Not working from home
After 5 (10+?) years of working from home offices and studios all over the world, it's time for a change of scene.
The impending arrival of baby #2 means I’m out of my comfy home studio.
We need a dedicated bedroom for baby #1. Farewell to the three-stride commute. Hello to a 25-minute cannonball run of roadworks and small, single-lane villages with front doors that open right onto my bonnet.
But really, I'm looking forward to it.
I turn down a couple of options closer to home to throw my hat into this ring:
Hethel, Norfolk is the home of Lotus cars.
I'm looking forward to cracking into some really meaty projects for stage and screen surrounded by a bunch of people who do nothing of the sort. The Lotus factory and R&D campus is right behind this building, and I'm told that when the wind blows the right way, I'll be able to hear the roar of their cars being put through their paces on a test track. They're going electric like everyone else so goodness only knows what that will sound like. Lotus is Britain's Ferrari. It left an indelible mark on Formula One at a time when the cars were 200 mile-an-hour cigarette billboards.
I've got a lot of time for the founder of Lotus.
The late, great designer and engineer Colin Chapman.
I tend to gather a lot of my writing tips from places other than writing. This is Colin's opinion of what it takes to build faster cars.
"Simplify, then add lightness.”
I like it.
So, in that spirit, I've left a shelf of reference books at home and moved the lightest version of my writing studio with me. It took a few minutes to get ready. The sit-stand desk is heavy and the chair is pretty expensive/delicate so I hired a man with a van and I was out of my home and installed in Hethel in about an hour.
Then it's time for my induction.
It’s a real eye opener. I feel like I've spent the past 5 (10?) years Rip Van Winkling through a revolution in office culture. I expect to learn the internet password and the location of the fire exits, but Head of This Stuff R- reads sombrely from a stack of paper that runs to several sheets.
I nod attentively as he tells me where the defibrillator is - I don't expect to personally need it, but there are 280 people in this building and maybe I'll be on the spot when one of them has an incident.
Then I really have to suppress my 😳 when R- tells me that he’s a trained mental health first aid worker and if I feel low I can come to him. He’s not a qualified psychologist, he’s careful to add, but whatever a defibrillator does for one's heart, I guess he can do for my qualitative emotions until the mental equivalent of an ambulance turns up.

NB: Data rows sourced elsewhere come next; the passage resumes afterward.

[src/rtl/fwl_pkg.sv]
package fwl_pkg;
  localparam int BYTE_W    = 8;
  localparam int ADDR_W    = 2 * BYTE_W;
  localparam int HDR_BYTES = 4;
  localparam int IDX_W     = $clog2(HDR_BYTES);

  typedef enum logic [1:0] {
    SEL_ADDR_HI = 2'd0,
    SEL_ADDR_LO = 2'd1,
    SEL_DATA    = 2'd2
  } ramSel_e;

  typedef enum logic [2:0] {
    ST_IDLE,
    ST_WAIT_SET,
    ST_HDR,
    ST_ADDR_HI,
    ST_ADDR_LO,
    ST_PAYLOAD,
    ST_WAIT_CLR
  } ldState_e;

  // strobes from control to datapath
  typedef struct packed {
    logic             hdrLoad;
    logic [IDX_W-1:0] hdrIdx;
    logic             wrAddrHi;
    logic             wrAddrLo;
    logic             wrData;
    logic             timerClr;
  } ctrlStrobe_t;

  // conditions reported back by the datapath
  typedef struct packed {
    logic lenZeroNext;
    logic remainOne;
    logic timerDone;
  } dpStatus_t;
endpackage

[src/rtl/fwl_datapath.sv]
module fwl_datapath
  import fwl_pkg::*;
#(
  parameter int TIMEOUT_CYCLES = 150_000_000
) (
  input  logic              clk,
  input  logic              rstN,
  input  ctrlStrobe_t       strobe,
  input  logic [BYTE_W-1:0] inData,
  output dpStatus_t         status,
  output logic              ramWe,
  output logic [1:0]        ramSel,
  output logic [BYTE_W-1:0] ramByte,
  output logic [ADDR_W-1:0] ramAddr
);
  localparam int TIMER_W = $clog2(TIMEOUT_CYCLES + 1);
  localparam logic [TIMER_W-1:0] TIMER_LAST = TIMER_W'(TIMEOUT_CYCLES - 1);
  localparam logic [IDX_W-1:0] LAST_IDX = IDX_W'(HDR_BYTES - 1);

  logic [(HDR_BYTES-1)*BYTE_W-1:0] hdrVec;
  logic [ADDR_W-1:0]  ptr;
  logic [ADDR_W-1:0]  remain;
  logic [TIMER_W-1:0] timer;

  // first header bytes held until the final one arrives
  for (genvar gi = 0; gi < HDR_BYTES - 1; gi++) begin : g_hdr
    logic [BYTE_W-1:0] hb;
    always_ff @(posedge clk) begin
      if (!rstN) hb <= '0;
      else if (strobe.hdrLoad && strobe.hdrIdx == IDX_W'(gi)) hb <= inData;
    end
    assign hdrVec[gi*BYTE_W +: BYTE_W] = hb;
  end

  logic [BYTE_W-1:0] addrLoB, addrHiB, lenLoB;
  assign addrLoB = hdrVec[0*BYTE_W +: BYTE_W];
  assign addrHiB = hdrVec[1*BYTE_W +: BYTE_W];
  assign lenLoB  = hdrVec[2*BYTE_W +: BYTE_W];

  // address pointer with auto-increment and remaining byte count
  always_ff @(posedge clk) begin
    if (!rstN) begin
      ptr    <= '0;
      remain <= '0;
    end else if (strobe.hdrLoad && strobe.hdrIdx == LAST_IDX) begin
      ptr    <= {addrHiB, addrLoB};
      remain <= {inData, lenLoB};
    end else if (strobe.wrData) begin
      ptr    <= ptr + 1'b1;
      remain <= remain - 1'b1;
    end
  end

  // registered RAM port
  always_ff @(posedge clk) begin
    if (!rstN) begin
      ramWe   <= 1'b0;
      ramSel  <= '0;
      ramByte <= '0;
      ramAddr <= '0;
    end else begin
      ramWe <= strobe.wrAddrHi | strobe.wrAddrLo | strobe.wrData;
      if (strobe.wrAddrHi) begin
        ramSel  <= SEL_ADDR_HI;
        ramByte <= ptr[ADDR_W-1 -: BYTE_W];
        ramAddr <= ptr;
      end else if (strobe.wrAddrLo) begin
        ramSel  <= SEL_ADDR_LO;
        ramByte <= ptr[BYTE_W-1:0];
        ramAddr <= ptr;
      end else if (strobe.wrData) begin
        ramSel  <= SEL_DATA;
        ramByte <= inData;
        ramAddr <= ptr;
      end
    end
  end

  // shared wait timer
  always_ff @(posedge clk) begin
    if (!rstN)                timer <= '0;
    else if (strobe.timerClr) timer <= '0;
    else                      timer <= timer + 1'b1;
  end

  assign status.lenZeroNext = (inData == '0) && (lenLoB == '0);
  assign status.remainOne   = (remain == ADDR_W'(1));
  assign status.timerDone   = (timer == TIMER_LAST);
endmodule

[src/rtl/fwl_ctrl.sv]
module fwl_ctrl
  import fwl_pkg::*;
(
  input  logic        clk,
  input  logic        rstN,
  input  logic        startLoad,
  input  logic        procRunning,
  input  logic        procInReset,
  input  logic        inValid,
  input  logic        inLast,
  input  dpStatus_t   status,
  output ctrlStrobe_t strobe,
  output logic        inReady,
  output logic        procResetReq,
  output logic        busy,
  output logic        loadDone,
  output logic        loadSkipped,
  output logic        errTruncated,
  output logic        errTimeout
);
  localparam logic [IDX_W-1:0] LAST_IDX = IDX_W'(HDR_BYTES - 1);

  ldState_e         st, stNext;
  logic [IDX_W-1:0] hdrCnt, cntNext;
  logic             reqNext, doneNext, skipNext, truncNext, toutNext;

  always_comb begin
    stNext    = st;
    cntNext   = hdrCnt;
    reqNext   = procResetReq;
    doneNext  = loadDone;
    skipNext  = loadSkipped;
    truncNext = errTruncated;
    toutNext  = errTimeout;
    strobe        = '0;
    strobe.hdrIdx = hdrCnt;
    inReady       = 1'b0;
    case (st)
      ST_IDLE: begin
        if (startLoad) begin
          doneNext  = 1'b0;
          skipNext  = 1'b0;
          truncNext = 1'b0;
          toutNext  = 1'b0;
          strobe.timerClr = 1'b1;
          if (procRunning) begin          // skip
            reqNext  = 1'b0;
            doneNext = 1'b1;
            skipNext = 1'b1;
          end else begin                  // enter reset
            reqNext = 1'b1;
            stNext  = ST_WAIT_SET;
          end
        end
      end
      ST_WAIT_SET: begin
        if (procInReset) begin
          stNext  = ST_HDR;
          cntNext = '0;
        end else if (status.timerDone) begin
          toutNext = 1'b1;
          stNext   = ST_IDLE;
        end
      end
      ST_HDR: begin
        inReady = 1'b1;
        if (inValid) begin
          strobe.hdrLoad = 1'b1;
          if (hdrCnt == LAST_IDX) begin
            cntNext = '0;
            if (status.lenZeroNext) begin
              if (inLast) begin
                reqNext = 1'b0;
                strobe.timerClr = 1'b1;
                stNext = ST_WAIT_CLR;
              end
            end else if (inLast) begin
              truncNext = 1'b1;
              stNext    = ST_IDLE;
            end else begin
              stNext = ST_ADDR_HI;
            end
          end else if (inLast) begin
            truncNext = 1'b1;
            stNext    = ST_IDLE;
          end else begin
            cntNext = hdrCnt + 1'b1;
          end
        end
      end
      ST_ADDR_HI: begin
        strobe.wrAddrHi = 1'b1;
        stNext = ST_ADDR_LO;
      end
      ST_ADDR_LO: begin
        strobe.wrAddrLo = 1'b1;
        stNext = ST_PAYLOAD;
      end
      ST_PAYLOAD: begin
        inReady = 1'b1;
        if (inValid) begin
          strobe.wrData = 1'b1;
          if (status.remainOne) begin
            if (inLast) begin              // release
              reqNext = 1'b0;
              strobe.timerClr = 1'b1;
              stNext = ST_WAIT_CLR;
            end else begin                 // next header
              stNext = ST_HDR;
            end
          end else if (inLast) begin
            truncNext = 1'b1;
            stNext    = ST_IDLE;
          end
        end
      end
      ST_WAIT_CLR: begin
        if (!procInReset) begin
          doneNext = 1'b1;
          stNext   = ST_IDLE;
        end else if (status.timerDone) begin
          toutNext = 1'b1;
          stNext   = ST_IDLE;
        end
      end
      default: stNext = ST_IDLE;
    endcase
  end

  always_ff @(posedge clk) begin
    if (!rstN) begin
      st           <= ST_IDLE;
      hdrCnt       <= '0;
      procResetReq <= 1'b0;
      loadDone     <= 1'b0;
      loadSkipped  <= 1'b0;
      errTruncated <= 1'b0;
      errTimeout   <= 1'b0;
    end else begin
      st           <= stNext;
      hdrCnt       <= cntNext;
      procResetReq <= reqNext;
      loadDone     <= doneNext;
      loadSkipped  <= skipNext;
      errTruncated <= truncNext;
      errTimeout   <= toutNext;
    end
  end

  assign busy = (st != ST_IDLE);
endmodule

[src/rtl/fw_stream_loader.sv]
module fw_stream_loader
  import fwl_pkg::*;
#(
  parameter int TIMEOUT_CYCLES = 150_000_000
) (
  input  logic              clk,
  input  logic              rstN,
  input  logic              startLoad,
  input  logic              procRunning,
  input  logic              procInReset,
  input  logic              inValid,
  input  logic [BYTE_W-1:0] inData,
  input  logic              inLast,
  output logic              inReady,
  output logic              ramWe,
  output logic [1:0]        ramSel,
  output logic [BYTE_W-1:0] ramByte,
  output logic [ADDR_W-1:0] ramAddr,
  output logic              procResetReq,
  output logic              busy,
  output logic              loadDone,
  output logic              loadSkipped,
  output logic              errTruncated,
  output logic              errTimeout
);
  ctrlStrobe_t strobe;
  dpStatus_t   status;

  fwl_ctrl u_ctrl (
    .clk(clk), .rstN(rstN), .startLoad(startLoad), .procRunning(procRunning),
    .procInReset(procInReset), .inValid(inValid), .inLast(inLast),
    .status(status), .strobe(strobe), .inReady(inReady),
    .procResetReq(procResetReq), .busy(busy), .loadDone(loadDone),
    .loadSkipped(loadSkipped), .errTruncated(errTruncated), .errTimeout(errTimeout)
  );

  fwl_datapath #(.TIMEOUT_CYCLES(TIMEOUT_CYCLES)) u_dp (
    .clk(clk), .rstN(rstN), .strobe(strobe), .inData(inData), .status(status),
    .ramWe(ramWe), .ramSel(ramSel), .ramByte(ramByte), .ramAddr(ramAddr)
  );
endmodule

[config.mk]
export PLATFORM = sky130hd
export DESIGN_NAME = fw_stream_loader
export DESIGN_NICKNAME = d
export VERILOG_FILES = /design/src/rtl/fwl_pkg.sv /design/src/rtl/fwl_datapath.sv /design/src/rtl/fwl_ctrl.sv /design/src/rtl/fw_stream_loader.sv
export SDC_FILE = /design/constraint.sdc
export NUM_CORES = 1
export LEC_CHECK = 0
export ABC_CLOCK_PERIOD_IN_PS = 5500
export BUFFER_PORTS_ARGS = -buffer_cell sky130_fd_sc_hd__buf_2
export CAP_MARGIN = 30
export CORE_MARGIN = 10
export CORE_UTILIZATION = 40
export CTS_CLUSTER_DIAMETER = 30
export DETAILED_ROUTE_END_ITERATION = 7
export HOLD_SLACK_MARGIN = 0.08
export PLACE_DENSITY = 0.53
export REMOVE_ABC_BUFFERS = 1
export SYNTH_ARGS = -nofsm -noshare
export SYNTH_HDL_FRONTEND = slang
export SYNTH_SLANG_ARGS = --single-unit
[constraint.sdc]
create_clock -name clk -period 5.5 [get_ports clk]
set_clock_uncertainty 0.1 [all_clocks]
set_input_delay 0.55 -clock clk [delete_from_list [all_inputs] [get_ports clk]]
set_output_delay 0.55 -clock clk [all_outputs]
set_load 0.1 [all_outputs]
# After elaboration in Yosys (flattened, before gate mapping)

Index checks and enable logic that the tools add are counted.

Bits in registers: 121
Input bits: 15
Output and inout port bits: 34
Logic and storage cells: 150

Reduce and logical (&&, ||, !) cells: 28
Equality and inequality tests: 26
$add $sub $neg: 4
Bitwise operators: 3
Multiplexer cells: 71

Operator list:

| cell                                                | number |
|---|---|
| 2-to-1 mux 16 bit                                   | 7 |
| 2-to-1 mux 3 bit                                    | 13 |
| 2-to-1 mux 1 bit                                    | 35 |
| adder 28 x 1 -> 28 bit (second input constant)      | 1 |
| == test 28 bit (second input constant)              | 1 |
| 2-to-1 mux 8 bit                                    | 3 |
| inequality test 2 bit (second input constant)       | 11 |
| case mux 3 bit (7 select lines)                     | 1 |
| adder 16 x 1 -> 16 bit (second input constant)      | 1 |
| == test 16 x 1 -> 1 bit (second input constant)     | 1 |
| zero test 8 bit                                     | 2 |
| subtractor 16 x 1 -> 16 bit (second input constant) | 1 |
| 2-to-1 mux 2 bit                                    | 6 |
| case mux 1 bit (3 select lines)                     | 4 |
| nonzero test 3 bit                                  | 4 |
| == test 3 bit (second input constant)               | 3 |
| AND reduction 4 bit                                 | 2 |
| nonzero test 2 bit                                  | 4 |
| AND reduction 7 bit                                 | 1 |
| == test 3 x 2 -> 1 bit (second input constant)      | 2 |
| AND reduction 6 bit                                 | 1 |
| OR reduction 2 bit                                  | 3 |
| logical AND 1 bit                                   | 5 |
| AND reduction 5 bit                                 | 1 |
| 17 further kinds                                    | 19 |

# Longest topological paths before layout

Depth in word-level cells: 7
Mapped depth: 9

# Cells and area by module

From an unflattened synthesis, not the netlist that was laid out.

Cell total of the unflattened synthesis: 691
Area total of the unflattened synthesis: 5806.8 um^2

Modules (own cells, without submodules):

| module       | instances | cells an instance | sequential area each (um^2) | area each (um^2) |
|---|---|---|---|---|
| fwl_datapath | 1         | 594               | 2222.1                      | 5014.8 |
| fwl_ctrl     | 1         | 97                | 200.2                       | 792.0 |

# Worst setup path after synthesis

Ideal clock, no wire load.

Kind: register to output
From: register u_ctrl.st[2]
To: output inReady
Cell stages (with the launch flop): 4
Path slack: 3.267 ns
Arrival: 1.583 ns
Cells stage by stage: dfxtp_1 -> buf_2 -> or3b_2 -> nand2_1

Longest elaborated chain between the ends: 3

Ends and longest elaborated chain:

| what                                                           | line                   | RTL |
|---|---|---|
| start: declaration                                             | fwl_ctrl.sv:23         | `ldState_e st, stNext;` |
| start signal: assignment                                       | fwl_ctrl.sv:140        | `st <= stNext;` |
| == test 3 x 2 -> 1 bit / == test 3 bit (equally long branches) | fwl_ctrl.sv:38         | `case (st)` |
| OR reduction 2 bit (no line) (*)                               | n/a                    |  |
| 2-to-1 mux 1 bit (*)                                           | fwl_ctrl.sv:38         |  |
| end: declaration                                               | fw_stream_loader.sv:14 | `output logic inReady,` |

Every way passes the cells marked *; elsewhere a longest branch is shown, timed or not.

# Final worst setup path

From: register u_ctrl.st[1]
To: register u_dp.remain[7]

Longest elaborated chain between the ends: 4

Ends and longest elaborated chain:

| what                                                           | line               | RTL |
|---|---|---|
| == test 3 x 2 -> 1 bit                                         | fwl_ctrl.sv:38     |  |
| 2-to-1 mux 1 bit                                               | fwl_ctrl.sv:38     |  |
| logical AND 1 bit                                              | fwl_datapath.sv:45 | `end else if (strobe.hdrLoad && strobe.hdrIdx == LAST_IDX) begin` |
| 2-to-1 mux 16 bit / nonzero test 2 bit (equally long branches) | n/a                |  |
| end signal: assignment                                         | fwl_datapath.sv:47 | `remain <= {inData, lenLoB};` |
| end signal: assignment                                         | fwl_datapath.sv:50 | `remain <= remain - 1'b1;` |
| end: declaration                                               | fwl_datapath.sv:22 | `logic [ADDR_W-1:0] remain;` |

Several ways; a longest one is shown, not always the timed one.
A chain may end at the register's enable or synchronous reset.

==> flow_summary_export.csv <==
group,metric,value,unit
status,status,"finished, final reports clean",
worst_setup_path,r2r_setup_slack,2.32,ns
sta,max_slew.worst_pin.slew,0.996,ns
worst_setup_path,arrival,3.36,ns
clocking,insertion_delay,0.41,ns
placed_design,dp_slack,2.38,ns
power,p_int,0.00159,W
yosys,async_reset_ff_share,0,%
sta,setup_ws,2.32,ns
grt,grt_pass1_vias,4942,
sta,final-hold-violation-count,0,
worst_hold_path,hold_class,"register to register",
detailed_routing,drc,0,
floorplanning,die_y,139,µm
final_layout,drive_above_1_share,12.0,%
final_layout,diodes,0,
power,pwr_density_cell,314,nW/µm²
sta,min_period,3.18,ns
sta,finalSetupViolCount,0,
detailed_routing,wire_per_inst,16.8,µm
worst_setup_path,reg2reg_from,"u_ctrl.st[1]",
clocking,tritoncts,"done",
power,irDropWorstVdd,0.202,mV
power,leakage,2.34,nW
worst_setup_path,crit_path_max_fanout,30,
grt,grt_pass1_wl,25600,µm
yosys,syn-instance-count,720,
detailed_routing,wl,15800,µm
sta,fin_crit_sh,57.9,%
yosys,synth_top_flop_cell,"dfxtp_1",
clocking,cts.sinks,121,
floorplanning,chipWidth,139,µm
worst_setup_path,end_kind,"register",
sta,fmax,0.314,GHz
clocking,clk_path_buf_depth,2,
floorplanning,dieArea,19400,µm²
worst_setup_path,start_kind,"register",
worst_setup_path,path_depth,6,
floorplanning,rows,43,
worst_setup_path,reg2reg_to,"u_dp.remain[7]",
sta,slew_headroom,33.5,%
detailed_routing,avgViaCountPerCell,5.56,
clocking,postCtsSetupRepairBufs,0,
worst_setup_path,critPathKind,"register to register",
worst_setup_path,critPathRequiredTime,5.67,ns
worst_setup_path,max_stage_delay,0.76,ns
job,cap_violations,0,
clocking,clkSlewWorstSetupHoldPaths,0.05,ns
detailed_routing,ant_nets,0,
final_layout,layout_commonest_cell,"dfxtp_1",
worst_setup_path,slowest_stage,"dfxtp_1",
yosys,yosys_warnings,0,
floorplanning,core,13900,µm²
placed_design,place.gp.congestion,0.835,
detailed_routing,first_iter_violations,410,
detailed_routing,wl_met3,619,µm
final_layout,syn_to_final_growth,16.0,%
placed_design,port_buffers,48,
power,combPwrFrac,5.5,%
detailed_routing,wl_met2,7230,µm
grt,grt_max_degree,47,
final_layout,layout.nets,772,
floorplanning,ios,49,
power,p_sw,0.000478,W
grt,antenna_found_initial,0,
detailed_routing,dr.pass1.iters,4,
detailed_routing,top_layer_used,"met4",
clocking,htreeDepth,4,
yosys,synth_area,5690,µm²
worst_setup_path,cp-endpoint,"u_dp.remain[7]",
final_layout,mostFrequentLayoutCells,"dfxtp_1 (121), nand2_1 (111), nor2_1 (86)",
sta,final_max_slew_viol_count,0,
floorplanning,start_util,40.8,%
yosys,synth_area_per_cell,7.90,µm²
placed_design,dp_hpwl,10900,µm
detailed_routing,routedLengthMet1,7580,µm
grt,track_usage,15.9,%
clocking,ctsHoldBuffers,0,
yosys,ys_seq_area_share,42.6,%
sta,finalSetupTns,0,ns
yosys,synth-seq-cells,121,
worst_setup_path,crit_path_start,"u_ctrl.st[1]",
power,clock_power_share,51.4,%
grt,grt_overflow,0,
yosys,synth_edf_count,0,
power,swShare,23.1,%
clocking,root_buffer,"clkbuf_16",
detailed_routing,dr_total_vias,5234,
worst_setup_path,worstRegToRegCells,6,
clocking,cts_made_buffers,17,
worst_setup_path,crit_path_cell_trace,"nor4bb_4 -> buf_4 -> and2_1 -> nor2_1 -> o21ai_0 -> a31oi_1",
worst_setup_path,worstPathBufferInverterCount,1,
sta,rsz0062_at_grt,"no",
yosys,synth_cell_type_count,57,
clocking,cts_resized,0,
worst_setup_path,crit_family,"simple AND/OR/NAND/NOR gates",
power,p_seq_share,43.1,%
-- power by group through the flow --
stage | sequential [W] | clock (W) | combinational [W]
2_1_floorplan | 0.000930 | 0 | 0.0000539
3_3_place_gp | 0.000911 | 0 | 0.000112
3_5_place_dp | 0.000911 | 0 | 0.000114
4_1_cts | 0.000893 | 0.00108 | 0.000114
5_1_grt | 0.000894 | 0.00112 | 0.000123
6_report | 0.000893 | 0.00106 | 0.000114
-- layout make-up --
class,instances,area (µm²)
inverter,15,56.3
multi-input combinational,541,3050
timing repair buffer,53,285
fill,1374,7330
sequential,121,2420
clock buffer,22,464
tap,180,225
clock inverter,9,98.8
-- worst min-delay path by stage --
stage                             start                  end  depth (start not counted)
after floorplan           u_dp.timer[0]        u_dp.timer[0]                          1
after global placement    u_dp.timer[0]        u_dp.timer[0]                          1
after detailed placement  u_dp.timer[0]        u_dp.timer[0]                          1
after CTS                 u_dp.timer[0]        u_dp.timer[0]                          1
after global routing               rstN  u_ctrl.procResetReq                          2
final                     u_dp.timer[0]        u_dp.timer[0]                          1
-- worst register-to-register path, delay by kind of cell, from the launching register on --
kind / cells / cell delay [ns]
DFF: 1 / 0.76
AOI/OAI and AO/OA: 2 / 0.44
and+or+nand+nor: 3 / 1.40
buffers and inverters: 1 / 0.34
-- metal layers --
layer,up-vias,global-route usage (%)
met1,2478,20.3
li1,2618,-
met4,0,7.58
met2,105,24.2
met3,33,4.22
met5,-,0
-- registers in the layout (all words and copies together) (netlist names), 8 cells and up --
register and count:
u_dp.addrLoB 8, u_dp.timer 28, u_dp.addrHiB 8, u_dp.remain 16
u_dp.ptr 16, u_dp.ramAddr 16, u_dp.g_hdr.hb 8, u_dp.ramByte 8
-- logic make-up (layout without fill, tap and decap cells) --
| group | count (synthesis) | in the layout | synth area share [%] |
|---|---|---|---|
| compound gates | 166 | 166 | 18.5 |
| xor+xnor | 37 | 37 | 5.70 |
| fa+ha+maj | 8 | 8 | 1.76 |
| buf+inv | 58 | 99 | 4.16 |
| flops | 121 | 121 | 42.6 |
| mux | 3 | 3 | 0.528 |
| simple gates | 327 | 327 | 26.8 |
-- synth_stat cells (all sizes together) (9+ instances only) --
cell type | count | area [µm²]
xor2 | 19 | 166
a211oi | 18 | 135
nand2 | 111 | 417
buf | 9 | 52.5
xnor2 | 18 | 158
nor3 | 14 | 81.3
o21ai | 22 | 110
a21oi | 72 | 360
nand4 | 9 | 56.3
clkbuf | 34 | 128
a31oi | 10 | 62.6
nor2 | 86 | 323
nand3 | 50 | 250
and3 | 11 | 68.8
inv | 14 | 52.6
dfxtp | 121 | 2420
nor4 | 13 | 81.3
-- through the flow --
step | utilization, % | cell area, µm² | hold WS, ns | total power (W) | instances
CTS | 47.4 | 6600 | 0.341 | 0.00209 | 941
finish | 47.4 | 6600 | 0.336 | 0.00207 | 941
global route | 47.4 | 6600 | 0.365 | 0.00213 | 941
detailed placement | 43.3 | 6040 | 0.333 | 0.00102 | 910
floorplan | - | 5510 | 0.313 | 0.000984 | 677
global placement | 43.2 | 6020 | 0.321 | 0.00102 | 909
(Power assumes the default switching activity.)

Formalities done, we start gossiping about the other people in the office
I'm relieved to find that even in a modern office culture, some things don't change.
R- tells me about S- over in the corner who does something designy for clients including the Royal Family and therefore needs his own dedicated internet. S- also owns a friendly spaniel who comes into the office and drinks from the (pretty gross) bowl on the floor (identified trip hazard). And most importantly - S- owns at least one Lotus sports car. I can tell I'm going to get on with S-!
C- sits behind me and has something to do with marine rust prevention which means super yachts and/or oil rigs. I love the simultaneous vagueness and specificity of R-'s information. The other two desks are rented by people R- has never seen (I guess they didn't benefit from an induction!). One either is Nigerian, or has spent a great deal of time there and works on Nigerian time (UK nights). His desk has a landline telephone and a small whiteboard with doodles on it. The other fellow is his father or father-in-law, and has a company name that's just a bunch of random letters, printed on a tasteful cream letterhead. He also has a nifty label printer.
R- tells me that the offices and workshops around me are home to numerous businesses vaguely linked by engineering. The innovation centre isn't owned by Lotus, but a lot of ex-Lotus engineers work here. In the corridor, en route to inspect the shared kitchenette, I see a poster for an electric bike company that's based there, and peer through a window to find someone using a microscope. R- tells me that my nearest bathroom has a habit of backing up, and recommends the ones a hundred meters further down the way.
Following my induction it turns out that my tag doesn't work and I can't get on the internet.
While R- resolves that, I tidy my space tidy, and S- arrives! The one who does something designy for clients including the Royal Family and therefore needs his own dedicated internet. Who owns a friendly spaniel who comes into the office and drinks from the (pretty gross) bowl on the floor (identified trip hazard). And most importantly - S-, who owns at least one Lotus sports car.
I introduce myself to my new best friend.
S- is sans dog today because he heard I was coming in and doesn't know if I'm a dog person. I assure him I am, and hint that I've heard he's a Lotus person. He tells me he's done with Lotus and is currently suing them after the Xth car he bought off them had to spend an unreasonable amount of time getting repaired. He doesn't want to hear the name of that crappy car company ever again.
I'm mulling how to salvage my first workplace relationship when R- returns with my properly programmed key tag and a workaround for the internet.
I'm set up and looking forward to going into work properly on Monday.